Microembolic signals within 24 hours of stroke onset and diffusion-weighted MRI abnormalities.

作者信息

Nakajima Makoto, Kimura Kazumi, Shimode Atsuko, Miyashita Fumio, Uchino Makoto, Naritomi Hiroaki, Minematsu Kazuo

机构信息

Cerebrovascular Division, Department of Medicine, National Cardiovascular Center, Osaka, Japan.

出版信息

Cerebrovasc Dis. 2007;23(4):282-8. doi: 10.1159/000098328. Epub 2006 Dec 29.

DOI:10.1159/000098328
PMID:17199085
Abstract

BACKGROUND

The clinical relevance of the microembolic signals (MES) detected by transcranial Doppler sonography (TCD) in acute stroke remains unclear.
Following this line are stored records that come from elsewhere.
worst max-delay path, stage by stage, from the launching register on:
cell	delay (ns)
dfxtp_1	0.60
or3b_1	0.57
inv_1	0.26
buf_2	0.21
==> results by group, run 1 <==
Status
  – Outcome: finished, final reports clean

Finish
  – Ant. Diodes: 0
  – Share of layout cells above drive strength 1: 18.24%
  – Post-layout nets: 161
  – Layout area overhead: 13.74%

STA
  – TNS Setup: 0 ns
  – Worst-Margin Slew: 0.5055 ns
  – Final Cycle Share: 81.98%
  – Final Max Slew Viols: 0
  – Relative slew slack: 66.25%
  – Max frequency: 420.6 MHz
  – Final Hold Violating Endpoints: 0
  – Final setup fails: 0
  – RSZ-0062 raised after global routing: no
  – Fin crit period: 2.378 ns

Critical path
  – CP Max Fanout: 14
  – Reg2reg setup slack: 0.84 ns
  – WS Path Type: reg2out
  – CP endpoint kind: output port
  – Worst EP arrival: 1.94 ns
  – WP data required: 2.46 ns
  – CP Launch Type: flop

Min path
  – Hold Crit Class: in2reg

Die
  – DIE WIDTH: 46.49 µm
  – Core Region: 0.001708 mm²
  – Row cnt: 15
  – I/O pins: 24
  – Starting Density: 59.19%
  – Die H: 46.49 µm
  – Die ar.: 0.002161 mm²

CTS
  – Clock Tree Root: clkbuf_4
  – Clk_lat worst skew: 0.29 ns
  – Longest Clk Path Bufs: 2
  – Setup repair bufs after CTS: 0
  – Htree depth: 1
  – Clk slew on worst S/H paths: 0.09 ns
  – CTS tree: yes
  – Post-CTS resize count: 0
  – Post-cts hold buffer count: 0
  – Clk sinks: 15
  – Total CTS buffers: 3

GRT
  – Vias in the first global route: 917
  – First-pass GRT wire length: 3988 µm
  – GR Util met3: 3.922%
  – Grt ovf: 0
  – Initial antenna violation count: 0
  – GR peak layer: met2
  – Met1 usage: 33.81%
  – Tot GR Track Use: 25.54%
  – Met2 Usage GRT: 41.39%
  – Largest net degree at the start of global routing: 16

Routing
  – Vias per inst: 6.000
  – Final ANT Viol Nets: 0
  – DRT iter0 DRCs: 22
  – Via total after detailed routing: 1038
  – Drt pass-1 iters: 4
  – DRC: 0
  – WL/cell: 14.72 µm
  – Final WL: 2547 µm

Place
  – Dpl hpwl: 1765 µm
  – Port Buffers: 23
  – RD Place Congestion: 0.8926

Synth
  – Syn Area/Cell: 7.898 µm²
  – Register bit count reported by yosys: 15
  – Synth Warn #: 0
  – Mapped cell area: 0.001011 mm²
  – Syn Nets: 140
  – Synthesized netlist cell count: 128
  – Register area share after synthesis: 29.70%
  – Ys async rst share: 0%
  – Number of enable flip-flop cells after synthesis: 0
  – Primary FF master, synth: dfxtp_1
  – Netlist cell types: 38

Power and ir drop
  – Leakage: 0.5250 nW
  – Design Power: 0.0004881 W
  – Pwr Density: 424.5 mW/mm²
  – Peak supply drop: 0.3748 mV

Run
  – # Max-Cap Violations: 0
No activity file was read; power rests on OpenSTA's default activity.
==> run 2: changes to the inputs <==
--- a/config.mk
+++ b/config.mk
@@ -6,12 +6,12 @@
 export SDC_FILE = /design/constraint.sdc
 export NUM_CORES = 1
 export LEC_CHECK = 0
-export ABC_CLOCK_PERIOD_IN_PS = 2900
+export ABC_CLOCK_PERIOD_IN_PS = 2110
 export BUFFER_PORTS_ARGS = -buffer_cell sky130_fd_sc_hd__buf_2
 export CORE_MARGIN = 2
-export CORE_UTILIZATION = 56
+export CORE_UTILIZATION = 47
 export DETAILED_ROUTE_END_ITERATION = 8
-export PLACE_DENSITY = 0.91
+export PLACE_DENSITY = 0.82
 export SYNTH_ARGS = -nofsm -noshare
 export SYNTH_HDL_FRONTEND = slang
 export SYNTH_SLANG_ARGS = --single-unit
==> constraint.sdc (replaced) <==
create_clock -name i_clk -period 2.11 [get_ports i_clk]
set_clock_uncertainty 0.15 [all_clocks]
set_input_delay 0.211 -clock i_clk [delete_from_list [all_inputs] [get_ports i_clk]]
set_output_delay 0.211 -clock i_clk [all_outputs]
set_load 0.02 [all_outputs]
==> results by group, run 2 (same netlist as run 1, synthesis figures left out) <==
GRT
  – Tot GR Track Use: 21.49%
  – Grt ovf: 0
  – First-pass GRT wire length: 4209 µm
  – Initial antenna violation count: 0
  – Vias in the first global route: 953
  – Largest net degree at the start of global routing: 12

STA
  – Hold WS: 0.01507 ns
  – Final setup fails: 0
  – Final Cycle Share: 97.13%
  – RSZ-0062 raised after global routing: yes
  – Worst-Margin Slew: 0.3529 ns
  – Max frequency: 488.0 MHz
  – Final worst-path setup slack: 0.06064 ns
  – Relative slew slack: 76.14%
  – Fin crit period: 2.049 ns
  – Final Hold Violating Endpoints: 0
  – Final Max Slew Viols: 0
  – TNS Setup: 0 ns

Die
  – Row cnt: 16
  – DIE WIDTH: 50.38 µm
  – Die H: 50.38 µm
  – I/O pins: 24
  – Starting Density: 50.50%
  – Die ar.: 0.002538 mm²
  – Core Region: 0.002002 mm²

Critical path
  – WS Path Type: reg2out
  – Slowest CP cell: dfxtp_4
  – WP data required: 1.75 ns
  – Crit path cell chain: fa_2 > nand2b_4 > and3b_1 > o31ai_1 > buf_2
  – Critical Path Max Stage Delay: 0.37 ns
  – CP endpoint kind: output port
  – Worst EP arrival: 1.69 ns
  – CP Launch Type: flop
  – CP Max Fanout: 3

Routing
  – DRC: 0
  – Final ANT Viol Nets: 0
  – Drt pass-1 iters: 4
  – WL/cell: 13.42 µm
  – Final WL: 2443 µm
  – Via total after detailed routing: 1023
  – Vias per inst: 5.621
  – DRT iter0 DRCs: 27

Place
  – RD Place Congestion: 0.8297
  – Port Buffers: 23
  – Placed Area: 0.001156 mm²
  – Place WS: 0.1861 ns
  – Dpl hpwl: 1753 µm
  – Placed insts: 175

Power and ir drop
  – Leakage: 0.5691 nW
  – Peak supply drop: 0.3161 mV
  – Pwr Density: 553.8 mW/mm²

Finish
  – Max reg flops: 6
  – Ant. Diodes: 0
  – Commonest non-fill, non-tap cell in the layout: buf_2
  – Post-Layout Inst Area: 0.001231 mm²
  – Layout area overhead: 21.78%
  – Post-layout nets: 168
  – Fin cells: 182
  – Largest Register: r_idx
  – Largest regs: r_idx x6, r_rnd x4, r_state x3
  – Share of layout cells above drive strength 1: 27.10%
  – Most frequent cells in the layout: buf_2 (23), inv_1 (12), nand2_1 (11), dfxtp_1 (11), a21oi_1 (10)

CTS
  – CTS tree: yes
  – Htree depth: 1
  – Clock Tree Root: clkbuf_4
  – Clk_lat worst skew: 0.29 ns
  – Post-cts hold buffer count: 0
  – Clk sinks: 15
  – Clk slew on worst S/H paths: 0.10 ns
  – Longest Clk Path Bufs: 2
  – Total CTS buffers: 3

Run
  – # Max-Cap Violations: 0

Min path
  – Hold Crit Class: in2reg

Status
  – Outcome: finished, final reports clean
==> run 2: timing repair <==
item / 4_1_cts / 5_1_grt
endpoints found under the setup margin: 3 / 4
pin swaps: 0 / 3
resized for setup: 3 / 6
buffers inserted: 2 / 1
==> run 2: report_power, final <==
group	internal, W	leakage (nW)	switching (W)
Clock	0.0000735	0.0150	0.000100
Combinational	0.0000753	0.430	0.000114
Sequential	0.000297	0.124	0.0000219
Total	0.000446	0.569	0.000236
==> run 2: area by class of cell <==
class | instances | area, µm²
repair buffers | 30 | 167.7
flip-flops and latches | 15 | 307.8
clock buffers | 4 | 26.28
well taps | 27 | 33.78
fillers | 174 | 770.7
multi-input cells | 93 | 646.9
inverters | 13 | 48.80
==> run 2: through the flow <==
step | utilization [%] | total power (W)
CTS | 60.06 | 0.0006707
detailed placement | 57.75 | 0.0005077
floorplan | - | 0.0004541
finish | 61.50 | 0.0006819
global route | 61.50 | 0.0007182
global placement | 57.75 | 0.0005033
File: src/design/gtb_pkg.sv
// shared types, constants and table-building functions for the gaussian tone burst generator
// depends on nothing; used by gtb_cfg, gtb_ctrl, gtb_datapath and the top level
`default_nettype none

package gtb_pkg;

  localparam logic signed [63:0] ONE_Q30 = 64'sd1073741824;
  localparam logic [63:0] HALF_PI_Q30 = 64'd1686629713;
  localparam logic [63:0] INV_E_Q30 = 64'd395007542;

  localparam int REG_SAMPLE_COUNT = 0;
  localparam int REG_FREQ_STEP = 1;
  localparam int REG_ENVELOPE_STEP = 2;
  localparam int REG_PLUS_AMPLITUDE = 3;
  localparam int REG_CROSS_AMPLITUDE = 4;

  typedef struct packed {
    logic [20:0] sample_count;
    logic [30:0] freq_step;
    logic [31:0] envelope_step;
    logic signed [31:0] plus_amplitude;
    logic signed [31:0] cross_amplitude;
  } cfg_t;

  typedef enum logic [3:0] {
    ST_IDLE,
    ST_PHASE,
    ST_K,
    ST_U,
    ST_E,
    ST_ECAP,
    ST_ROM,
    ST_PC,
    ST_OP,
    ST_PS,
    ST_OC,
    ST_FIN
  } state_t;

  typedef enum logic [2:0] {
    OP_PHASE,
    OP_K,
    OP_U,
    OP_E,
    OP_PC,
    OP_OP,
    OP_PS,
    OP_OC
  } mul_op_t;

  typedef struct packed {
    logic mul_en;
    mul_op_t op;
    logic start;
    logic cap_k;
    logic cap_big;
    logic cap_e;
    logic cap_plus;
    logic load_out;
  } cmd_t;

  typedef struct packed {
    logic out_free;
  } status_t;

  function automatic logic signed [63:0] sin_div_by(input logic signed [63:0] x,
                                                   input int i);
    logic signed [63:0] q;
    case (i)
      0: q = x / 64'sd6;
      1: q = x / 64'sd20;
      2: q = x / 64'sd42;
      3: q = x / 64'sd72;
      4: q = x / 64'sd110;
      5: q = x / 64'sd156;
      6: q = x / 64'sd210;
      7: q = x / 64'sd272;
      8: q = x / 64'sd342;
      default: q = x;
    endcase
    return q;
  endfunction

  function automatic logic signed [63:0] cos_div_by(input logic signed [63:0] x,
                                                   input int i);
    logic signed [63:0] q;
    case (i)
      0: q = x / 64'sd2;
      1: q = x / 64'sd12;
      2: q = x / 64'sd30;
      3: q = x / 64'sd56;
      4: q = x / 64'sd90;
      5: q = x / 64'sd132;
      6: q = x / 64'sd182;
      7: q = x / 64'sd240;
      8: q = x / 64'sd306;
      default: q = x;
    endcase
    return q;
  endfunction

  function automatic logic [63:0] exp_div_by(input logic [63:0] x, input int n);
    logic [63:0] q;
    case (n)
      1: q = x / 64'd1;
      2: q = x / 64'd2;
      3: q = x / 64'd3;
      4: q = x / 64'd4;
      5: q = x / 64'd5;
      6: q = x / 64'd6;
      7: q = x / 64'd7;
      8: q = x / 64'd8;
      9: q = x / 64'd9;
      10: q = x / 64'd10;
      11: q = x / 64'd11;
      12: q = x / 64'd12;
      13: q = x / 64'd13;
      14: q = x / 64'd14;
      default: q = x;
    endcase
    return q;
  endfunction

  function automatic logic signed [63:0] clamp_unit(input logic signed [63:0] v);
    logic signed [63:0] c;
    if (v < 0) begin
      c = 64'sd0;
    end else if (v > ONE_Q30) begin
      c = ONE_Q30;
    end else begin
      c = v;
    end
    return c;
  endfunction

  // packed {sin, cos} for a quantized turn fraction
  function automatic logic [63:0] sincos_entry(input logic [31:0] a);
    logic [63:0] x;
    logic signed [63:0] xs;
    logic signed [63:0] x2;
    logic signed [63:0] ts;
    logic signed [63:0] tc;
    logic signed [63:0] s;
    logic signed [63:0] c;
    logic signed [63:0] sn;
    logic signed [63:0] cs;
    x = ({34'd0, a[29:0]} * HALF_PI_Q30) >> 30;
    xs = signed'(x);
    x2 = (xs * xs) >>> 30;
    ts = ONE_Q30;
    tc = ONE_Q30;
    for (int i = 8; i >= 0; i--) begin
      ts = ONE_Q30 - sin_div_by((x2 * ts) >>> 30, i);
      tc = ONE_Q30 - cos_div_by((x2 * tc) >>> 30, i);
    end
    s = clamp_unit((xs * ts) >>> 30);
    c = clamp_unit(tc);
    case (a[31:30])
      2'd0: begin
        sn = s;
        cs = c;
      end
      2'd1: begin
        sn = c;
        cs = -s;
      end
      2'd2: begin
        sn = -s;
        cs = -c;
      end
      default: begin
        sn = -c;
        cs = s;
      end
    endcase
    return {sn[31:0], cs[31:0]};
  endfunction

  // exp(-uq*uq/2) in q30 for a quantized envelope argument in q24
  function automatic logic [30:0] env_entry(input logic [26:0] uq);
    logic [63:0] v;
    logic [63:0] m;
    logic [63:0] f;
    logic [63:0] t;
    logic [63:0] num;
    logic [63:0] rem;
    logic [63:0] r;
    v = ({37'd0, uq} * {37'd0, uq}) >> 25;
    m = v >> 24;
    f = v & 64'hFFFFFF;
    t = 64'd1073741824;
    for (int n = 14; n >= 1; n--) begin
      t = 64'd1073741824 + exp_div_by((f * t) >> 24, n);
    end
    num = (64'd1 << 60) + (t >> 1);
    rem = 64'd0;
    r = 64'd0;
    for (int b = 63; b >= 0; b--) begin
      rem = {rem[62:0], num[b]};
      if (rem >= t) begin
        rem = rem - t;
        r[b] = 1'b1;
      end
    end
    for (int i = 0; i < 32; i++) begin
      if (64'(i) < m) begin
        r = (r * INV_E_Q30 + (64'd1 << 29)) >> 30;
      end
    end
    return r[30:0];
  endfunction

endpackage

`default_nettype wire

File: src/design/gtb_cfg.sv
// apb-style configuration register file for the gaussian tone burst generator
// depends on gtb_pkg
`default_nettype none

module gtb_cfg (
  input  wire logic         clk,
  input  wire logic         rst_n,
  input  wire logic         psel,
  input  wire logic         penable,
  input  wire logic         pwrite,
  input  wire logic [4:0]   paddr,
  input  wire logic [31:0]  pwdata,
  output logic [31:0]       prdata,
  output logic              pready,
  output gtb_pkg::cfg_t     cfg
);

  gtb_pkg::cfg_t cfg_r;
  logic          wr_en;
  logic [2:0]    reg_sel;

  assign pready = 1'b1;
  assign wr_en = psel && penable && pwrite;
  assign reg_sel = paddr[4:2];
  assign cfg = cfg_r;

  always_ff @(posedge clk) begin
    if (!rst_n) begin
      cfg_r.sample_count <= 21'd1024;
      cfg_r.freq_step <= '0;
      cfg_r.envelope_step <= '0;
      cfg_r.plus_amplitude <= '0;
      cfg_r.cross_amplitude <= '0;
    end else if (wr_en) begin
      case (reg_sel)
        3'(gtb_pkg::REG_SAMPLE_COUNT): cfg_r.sample_count <= pwdata[20:0];
        3'(gtb_pkg::REG_FREQ_STEP): cfg_r.freq_step <= pwdata[30:0];
        3'(gtb_pkg::REG_ENVELOPE_STEP): cfg_r.envelope_step <= pwdata;
        3'(gtb_pkg::REG_PLUS_AMPLITUDE): cfg_r.plus_amplitude <= signed'(pwdata);
        3'(gtb_pkg::REG_CROSS_AMPLITUDE): cfg_r.cross_amplitude <= signed'(pwdata);
        default: ;
      endcase
    end
  end

  always_comb begin
    case (reg_sel)
      3'(gtb_pkg::REG_SAMPLE_COUNT): prdata = {11'd0, cfg_r.sample_count};
      3'(gtb_pkg::REG_FREQ_STEP): prdata = {1'b0, cfg_r.freq_step};
      3'(gtb_pkg::REG_ENVELOPE_STEP): prdata = cfg_r.envelope_step;
      3'(gtb_pkg::REG_PLUS_AMPLITUDE): prdata = cfg_r.plus_amplitude;
      3'(gtb_pkg::REG_CROSS_AMPLITUDE): prdata = cfg_r.cross_amplitude;
      default: prdata = '0;
    endcase
  end

endmodule

`default_nettype wire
In a prospective study the authors analyzed the relationship between MES and the findings on diffusion-weighted magnetic resonance imaging (DWI) in acute stroke patients.

METHODS

We performed TCD for a period of 30 min to detect MES in patients within 24 h of stroke onset, and DWI was done within the initial 7 days. MES were assessed from Doppler waves obtained from the middle cerebral artery contralateral to the side of the neurological deficits. The acute ischemic lesions observed on DWI were classified by their diameter (small, medium or large) and by their site (cortical, superficial perforator territory, internal borderzone or deep perforator territory).

RESULTS

We obtained Doppler waves from 39 vessels in 37 patients; 2 patients had bilateral deficits. MES were detected in 12 vessels (MES-positive group) and not detected in 27 vessels (MES-negative group). No significant differences in clinical features were observed between the 2 groups. The number of small lesions was significantly higher in the MES-positive group than in the MES-negative group (p = 0.02). The numbers of cortical and superficial perforator infarcts were significantly higher in the MES-positive group than in the MES-negative group (p = 0.002 and 0.02, respectively).

CONCLUSION

In acute ischemic stroke, MES detected by TCD in the acute phase may produce small cortical and subcortical lesions found on DWI.

摘要

背景

经颅多普勒超声(TCD)检测到的微栓子信号(MES)在急性卒中中的临床相关性仍不明确。在一项前瞻性研究中,作者分析了急性卒中患者中MES与弥散加权磁共振成像(DWI)结果之间的关系。

方法

我们对卒中发作24小时内的患者进行了30分钟的TCD检查以检测MES,并在最初7天内进行了DWI检查。从与神经功能缺损侧对侧的大脑中动脉获取的多普勒波评估MES。DWI上观察到的急性缺血性病变按其直径(小、中或大)和部位(皮质、浅表穿支区域、内边界区或深部穿支区域)进行分类。

结果

我们从37例患者的39条血管中获取了多普勒波;2例患者有双侧缺损。12条血管检测到MES(MES阳性组),27条血管未检测到(MES阴性组)。两组之间在临床特征上未观察到显著差异。MES阳性组的小病变数量显著高于MES阴性组(p = 0.02)。MES阳性组的皮质和浅表穿支梗死数量显著高于MES阴性组(分别为p = 0.002和0.02)。

结论

在急性缺血性卒中中,急性期TCD检测到的MES可能会导致DWI上发现的小皮质和皮质下病变。